We developed a method of tight-seal axon recording (Shu et al., 2006 Nature; Shu et al., 2007 J. Neurophysiol.). After obtaining whole-cell recording from the soma with a patch pipette filled with fluorescent dye, we trace the axon down to the cut end where the axon membrane reseal and form a bleb. This bleb has a diameter of 3-5 mm, a perfect site for axon recording. Another patch pipette (7-15 MOhm) usually containing no dye is used for bleb recording. Therefore, simultaneous somatic and axonal whole-cell recording, regular outside-out or inside-out patch recording, or isolated bleb recording can be achieved (Hu et al., 2009 Nature Neurosci.; Hu and Shu, 2012 Neurosci. Bul.).

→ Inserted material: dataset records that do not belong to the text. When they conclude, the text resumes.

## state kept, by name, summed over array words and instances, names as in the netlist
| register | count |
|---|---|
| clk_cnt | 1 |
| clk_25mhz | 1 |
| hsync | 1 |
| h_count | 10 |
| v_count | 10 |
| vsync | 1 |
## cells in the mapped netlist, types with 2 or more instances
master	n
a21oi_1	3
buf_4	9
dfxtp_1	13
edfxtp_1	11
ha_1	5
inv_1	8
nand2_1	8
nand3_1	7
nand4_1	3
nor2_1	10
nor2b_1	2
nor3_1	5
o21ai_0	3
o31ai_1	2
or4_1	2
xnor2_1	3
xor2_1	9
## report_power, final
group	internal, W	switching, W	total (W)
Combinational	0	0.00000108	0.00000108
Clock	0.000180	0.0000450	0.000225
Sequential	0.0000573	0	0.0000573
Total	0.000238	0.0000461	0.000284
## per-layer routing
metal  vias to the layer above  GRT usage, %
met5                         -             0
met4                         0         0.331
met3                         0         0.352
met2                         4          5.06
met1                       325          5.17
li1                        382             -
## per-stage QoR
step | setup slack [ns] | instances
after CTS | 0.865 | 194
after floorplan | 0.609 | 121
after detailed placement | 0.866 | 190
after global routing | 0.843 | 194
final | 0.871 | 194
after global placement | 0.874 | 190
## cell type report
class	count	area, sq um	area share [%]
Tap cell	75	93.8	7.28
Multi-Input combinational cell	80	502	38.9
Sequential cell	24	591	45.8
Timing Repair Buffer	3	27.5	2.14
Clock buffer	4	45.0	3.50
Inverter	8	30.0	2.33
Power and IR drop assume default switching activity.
==> flow/config.mk <==
export PLATFORM = sky130hd
export DESIGN_NAME = reorder_buffer
export DESIGN_NICKNAME = reorder_buffer
export VERILOG_FILES = /design/flow/design.v
export SDC_FILE = /design/flow/constraint.sdc
export NUM_CORES = 4
export LEC_CHECK = 1
export CORE_UTILIZATION = 50
==> flow/constraint.sdc <==
current_design reorder_buffer

set clk_period 25.3
set clk_io_pct 0.2

create_clock -name clk0 -period $clk_period [get_ports {clk}]

set non_clock_inputs [all_inputs -no_clocks]
set_input_delay [expr $clk_period * $clk_io_pct] -clock clk0 $non_clock_inputs
set_output_delay [expr $clk_period * $clk_io_pct] -clock clk0 [all_outputs]
==> flow/design.v <==
module reorder_buffer(
	input clk,
	input stall,
	input[2:0] alu,  
	input alu_we,
	input[4:0] alu_rd,
	input[31:0] alu_pc,
	input alu_ex,
	input[31:0] alu_val,
	input alu_store,
	input[31:0] alu_addr,
	input alu_pass,
	input[2:0] load,  
	input[31:0] load_pc,
	input load_we,
	input[4:0] load_rd,
	input load_ex,
	input[31:0] load_val,
	input[31:0] load_addr,
	input[2:0] slow,  
	input slow_we,
	input[31:0] slow_pc,
	input[4:0] slow_rd,
	input slow_ex,
	input[31:0] slow_val,
	output[31:0] val_out,
	output[4:0] rd_out,
	output we,
	output ex_out,
	output store_out,
	output[31:0] pc_out,
	output[31:0] addr_out,
	output stores,
	output[2:0] tail_out,
	input next_head,
	output[4:0] destination_0,
	output[4:0] destination_1,
	output[4:0] destination_2,
	output[4:0] destination_3,
	output[4:0] destination_4,
	output[4:0] destination_5,
	output[4:0] destination_6,
	output[4:0] destination_7,
	output[31:0] val_0,
	output[31:0] val_1,
	output[31:0] val_2,
	output[31:0] val_3,
	output[31:0] val_4,
	output[31:0] val_5,
	output[31:0] val_6,
	output[31:0] val_7,
	output[7:0] valids
);
reg[2:0] head, tail;
reg valid[7:0];
reg[31:0] value[7:0], epc[7:0];
reg exception[7:0];
reg[4:0] rd[7:0];
reg pass[7:0];
reg store[7:0];
reg[31:0] address[7:0];
assign val_out = value[head];
assign rd_out = rd[head];
assign we = valid[head] & !pass[head];
assign ex_out = exception[head];
assign pc_out = epc[head];
assign store_out = store[head];
assign addr_out = address[head];
assign tail_out = tail;
assign destination_0 = rd[0];
assign val_0 = value[0];
assign destination_1 = rd[1];
assign val_1 = value[1];
assign destination_2 = rd[2];
assign val_2 = value[2];
assign destination_3 = rd[3];
assign val_3 = value[3];
assign destination_4 = rd[4];
assign val_4 = value[4];
assign destination_5 = rd[5];
assign val_5 = value[5];
assign destination_6 = rd[6];
assign val_6 = value[6];
assign destination_7 = rd[7];
assign val_7 = value[7];
assign stores = (store[0]&valid[0]) | (store[1]&valid[1]) | (store[2]&valid[2]) | (store[3]&valid[3]) | (store[4]&valid[4]) | (store[5]&valid[5]) | (store[6]&valid[6]) | (store[7]&valid[7]);
assign valids[0] = valid[0]; 
assign valids[1] = valid[1]; 
assign valids[2] = valid[2]; 
assign valids[3] = valid[3]; 
assign valids[4] = valid[4]; 
assign valids[5] = valid[5]; 
assign valids[6] = valid[6];
assign valids[7] = valid[7]; 
always @(posedge clk) begin
		if(alu_we) begin
			valid[alu] <= 1;
			value[alu] <= alu_val;
			epc[alu] <= alu_pc;
			exception[alu] <= alu_ex;
			rd[alu] <= alu_rd;
			store[alu] <= alu_store;
			address[alu] <= alu_addr;
			pass[alu] <= alu_pass;
		end
		if(load_we) begin
			valid[load] <= 1;
			value[load] <= load_val;
			epc[load] <= load_pc;
			exception[load] <= load_ex;
			rd[load] <= load_rd;
			store[load] <= 0;
			address[load] <= load_addr;
			pass[load] <= 0;
		end
		if(slow_we) begin
			valid[slow] <= 1;
			value[slow] <= slow_val;
			epc[slow] <= slow_pc;
			exception[slow] <= slow_ex;
			rd[slow] <= slow_rd;
			store[slow] <= 0;
			pass[slow] <= 0;
		end
		if(valid[head] & next_head) begin
			valid[head] = 0;
			head = head+1;
		end
		if(!stall) begin
			valid[tail] = 0;
			tail = tail+1;
		end
end
initial begin
	tail <= 0;
	head <= 0;
	valid[0] <= 0;
	value[0] <= 0;
	epc[0] <= 0;
	exception[0] <= 0;
	rd[0] <= 0;
	store[0] <= 0;
	address[0] <= 0;
	valid[1] <= 0;
	value[1] <= 0;
	epc[1] <= 0;
	exception[1] <= 0;
	rd[1] <= 0;
	store[1] <= 0;
	address[1] <= 0;
	valid[2] <= 0;
	value[2] <= 0;
	epc[2] <= 0;
	exception[2] <= 0;
	rd[2] <= 0;
	store[2] <= 0;
	address[2] <= 0;
	valid[3] <= 0;
	value[3] <= 0;
	epc[3] <= 0;
	exception[3] <= 0;
	rd[3] <= 0;
	store[3] <= 0;
	address[3] <= 0;
	valid[4] <= 0;
	value[4] <= 0;
	epc[4] <= 0;
	exception[4] <= 0;
	rd[4] <= 0;
	store[4] <= 0;
	address[4] <= 0;
	valid[5] <= 0;
	value[5] <= 0;
	epc[5] <= 0;
	exception[5] <= 0;
	rd[5] <= 0;
	store[5] <= 0;
	address[5] <= 0;
	valid[6] <= 0;
	value[6] <= 0;
	epc[6] <= 0;
	exception[6] <= 0;
	rd[6] <= 0;
	store[6] <= 0;
	address[6] <= 0;
	valid[7] <= 0;
	value[7] <= 0;
	epc[7] <= 0;
	exception[7] <= 0;
	rd[7] <= 0;
	store[7] <= 0;
	address[7] <= 0;
end
endmodule
==> flow/run.sh <==
#!/bin/bash
# OpenROAD 26Q1-2900-gdf79404cd8, Yosys 0.63+post, stock flow scripts
make -C /OpenROAD-flow-scripts/flow DESIGN_CONFIG=/design/flow/config.mk WORK_HOME=/design/flow/orfs finish
==> results.py <==
# Auto-generated metrics
metrics = {
    "floorplanning": {
        "chipArea_um2": 96300,
        "die_x_um": 310,
        "io_pins": 703,
        "std_cell_rows": 112,
        "die_h_um": 310,
        "fp_util_pct": 50.7,
        "core_um2": 93700,
    },
    "synth": {
        "synthCells": 4125,
        "synthTopCellsByArea": "edfxtp_1 (52%), mux2i_1 (13%), mux2_2 (7.2%), a21oi_1 (3.3%), nor2_1 (2.7%)",
        "largest_area_cell": "edfxtp_1",
        "yosys.cell_types.count": 53,
        "ys_cells": 4125,
        "ff_type": "edfxtp_1",
        "yosys_register_bits": 846,
        "ys_area_um2": 47500,
        "synth-edff-count": 822,
        "syn_area_um2": 47500,
        "avgSynthCellArea_um2": 11.5,
        "ys_seq_share_pct": 53.0,
        "async_flop_share_pct": 0,
        "top_cell_area_share_pct": 51.9,
        "yosysWarnings": 1,
    },
    "timing": {
        "tns_ns": 0,
        "hold_viol_final": 0,
        "tightest_slew_ns": 0.987,
        "drv_slew": 0,
        "setup_viol": 0,
        "rsz0062_at_grt": "false",
        "slew_headroom_pct": 34.0,
        "fin_crit_sh_pct": 38.6,
        "fin_skew_ns": 0.0175,
        "max_freq_mhz": 102,
        "fin_crit_ns": 9.76,
    },
    "clock_tree": {
        "cts_max_path_buffers": 3,
        "clkSinkCount": 846,
        "htree_levels": 3,
        "ctsHoldBuffers": 0,
        "cts_root_buf": "clkbuf_16",
        "worstSkewPairLatency_ns": 0.68,
        "cts_tree": "done",
        "cts_resized": 0,
        "cts_setup_buffers": 0,
        "cts_buffers": 95,
        "clk_pin_slew_ns": 0.06,
    },
    "drt": {
        "drt.antenna.violating_nets": 0,
        "drtIter0Drc": 3214,
        "routed_wl_um": 195000,
        "vias": 36920,
        "top_layer_used": "met5",
        "drt_drc_violations_left": 0,
        "wl_met3_um": 28800,
        "wl_met2_um": 88300,
        "routedWlPerCell_um": 33.3,
        "vias_per_cell": 6.33,
        "met1_length_um": 67800,
        "firstDrtPassIters": 6,
    },
    "pwr": {
        "powerDensity_nw_per_um2": 84.9,
        "ir_worst_vdd_mv": 0.0735,
        "power_leakage_uw": 0.0206,
    },
    "placement": {
        "port-buffer-count": 702,
        "globalplace.congestion": 0.973,
        "dpl.hpwl_um": 115000,
        "post-place-cells": 5632,
    },
    "global_routing": {
        "grt_pass1_wl_um": 269000,
        "grt_overflow_total": 0,
        "grt_max_degree": 110,
        "gr-usage-all-layers_pct": 43.2,
        "antenna_found_initial": 51,
        "grt_pass1_vias": 35999,
    },
    "job": {
        "drv_cap": 0,
        "warnings": 35,
    },
    "critical_path": {
        "crit_start": "head[0]",
        "end_kind": "output port",
        "criticalPathCategory": "reg2out",
        "reg2reg_from": "head[0]",
        "cp_max_fo": 37,
        "start_kind": "register",
        "crit_arrival_ns": 4.70,
        "required_ns": 20.24,
    },
    "hold_path": {
        "hold_class": "reg2reg",
        "hp-start": "pass[5]",
    },
    "layout": {
        "lay_top_cells": "edfxtp_1 (822), clkdlybuf4s50_1 (702), mux2i_1 (637)",
        "layout_top_cell": "edfxtp_1",
        "instances_no_fill": 5834,
        "layout-drive-gt1-share_pct": 13.5,
        "areaGrowthSynthToFinish_pct": 21.1,
    },
    "status": {
        "outcome": "finished clean",
    },
}
[cell usage after synthesis, types with 3 or more instances]
cell type / count
edfxtp_1: 822
mux2i_1: 637
nor2_1: 343
nand2_1: 339
a21oi_1: 315
mux2_2: 305
clkbuf_1: 272
o21ai_0: 244
buf_2: 135
a22oi_1: 120
buf_4: 98
a221oi_1: 96
o21ai_1: 92
a22o_1: 32
buf_1: 24
buf_6: 24
dfxtp_1: 24
mux4_2: 22
o2bb2ai_1: 22
o221ai_1: 17
nand3_1: 16
o2111ai_1: 12
nor3_1: 11
a221o_1: 10
a222oi_1: 10
nor2b_1: 9
o211ai_1: 9
nand4b_1: 8
nand4_1: 5
nor4_1: 4
o22ai_1: 4
or2_2: 4
or3_1: 4
and2_1: 3
inv_1: 3
nand2b_1: 3
[metrics by stage]
stage	hold slack [ns]	power, uW	util (%)	setup WS [ns]	area [um^2]
final	0.521	4880	61.4	15.54	57500
after global routing	0.553	5030	61.4	15.52	57500
after CTS	0.517	4860	61.3	15.67	57500
after detailed placement	0.500	3510	58.1	16.42	54500
after global placement	0.496	3500	58.1	16.44	54500
after floorplan	0.464	2530	-	16.84	47500
[critical path, cell delays in order (launching register included)]
cell	delay (ns)
edfxtp_1	0.39
buf_4	0.56
buf_4	0.56
inv_4	0.43
nor3_2	0.32
buf_4	0.72
a221oi_1	0.20
o21ai_0	0.24
clkdlybuf4s50_1	0.56
[sequential cells by signal, summed over array words and instances, names as in the netlist]
name,count
address,256
epc,256
value,256
rd,40
exception,8
pass,8
store,8
valid,8
head,3
tail,3
[layout make-up]
cell class | instances | area (um^2)
inverters | 5 | 21.3
fillers | 7295 | 36200
multi-input cells | 2719 | 19800
flip-flops and latches | 846 | 25200
well taps | 1254 | 1570
clock buffers | 122 | 2560
repair buffers | 808 | 7970
diodes | 30 | 75.1
clock inverters | 50 | 397
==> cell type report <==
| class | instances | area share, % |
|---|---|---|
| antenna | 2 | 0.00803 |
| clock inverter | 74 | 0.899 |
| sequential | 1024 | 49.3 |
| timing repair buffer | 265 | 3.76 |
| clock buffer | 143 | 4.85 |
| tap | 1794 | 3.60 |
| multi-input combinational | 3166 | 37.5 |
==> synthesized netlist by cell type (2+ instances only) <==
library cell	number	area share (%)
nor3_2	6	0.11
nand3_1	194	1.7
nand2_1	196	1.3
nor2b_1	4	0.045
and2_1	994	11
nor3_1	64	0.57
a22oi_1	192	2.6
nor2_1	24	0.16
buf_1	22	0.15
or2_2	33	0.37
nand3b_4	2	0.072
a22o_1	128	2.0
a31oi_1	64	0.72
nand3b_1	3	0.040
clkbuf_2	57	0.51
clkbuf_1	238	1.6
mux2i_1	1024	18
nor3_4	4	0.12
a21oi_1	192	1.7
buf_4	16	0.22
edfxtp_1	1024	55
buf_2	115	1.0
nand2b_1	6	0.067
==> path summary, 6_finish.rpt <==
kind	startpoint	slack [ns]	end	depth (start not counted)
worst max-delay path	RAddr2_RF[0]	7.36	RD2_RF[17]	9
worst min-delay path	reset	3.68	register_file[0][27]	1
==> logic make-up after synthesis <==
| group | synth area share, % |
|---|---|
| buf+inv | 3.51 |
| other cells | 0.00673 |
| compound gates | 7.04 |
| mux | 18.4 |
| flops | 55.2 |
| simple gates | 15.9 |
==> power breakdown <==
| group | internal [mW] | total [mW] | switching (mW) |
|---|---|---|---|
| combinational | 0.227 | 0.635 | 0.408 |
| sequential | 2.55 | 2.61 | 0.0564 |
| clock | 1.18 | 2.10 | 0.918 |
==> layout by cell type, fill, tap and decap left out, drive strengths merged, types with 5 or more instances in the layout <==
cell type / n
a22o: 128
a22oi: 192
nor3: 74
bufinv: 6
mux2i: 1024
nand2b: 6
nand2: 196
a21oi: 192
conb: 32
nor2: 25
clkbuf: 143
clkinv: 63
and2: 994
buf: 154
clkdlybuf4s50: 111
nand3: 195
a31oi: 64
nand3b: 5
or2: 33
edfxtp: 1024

To obtain isolated bleb recording, we sweep a sharp electrode at the border between layer 6 and white matter, then choose to record axon blebs at the white matter side. Loading the bleb with fluorescent dye allows us to determine whether the bleb is disconnected from the somatodendritic compartment (Left figure). Using this method, we can obtain pure axonal currents. Our results suggest that the axon express dopaminergic receptors and activation of these receptors may modulate axonal K ⁺ currents and consequently regulate the waveform of axonal action potentials (Yang et al., 2013 J Physiol.).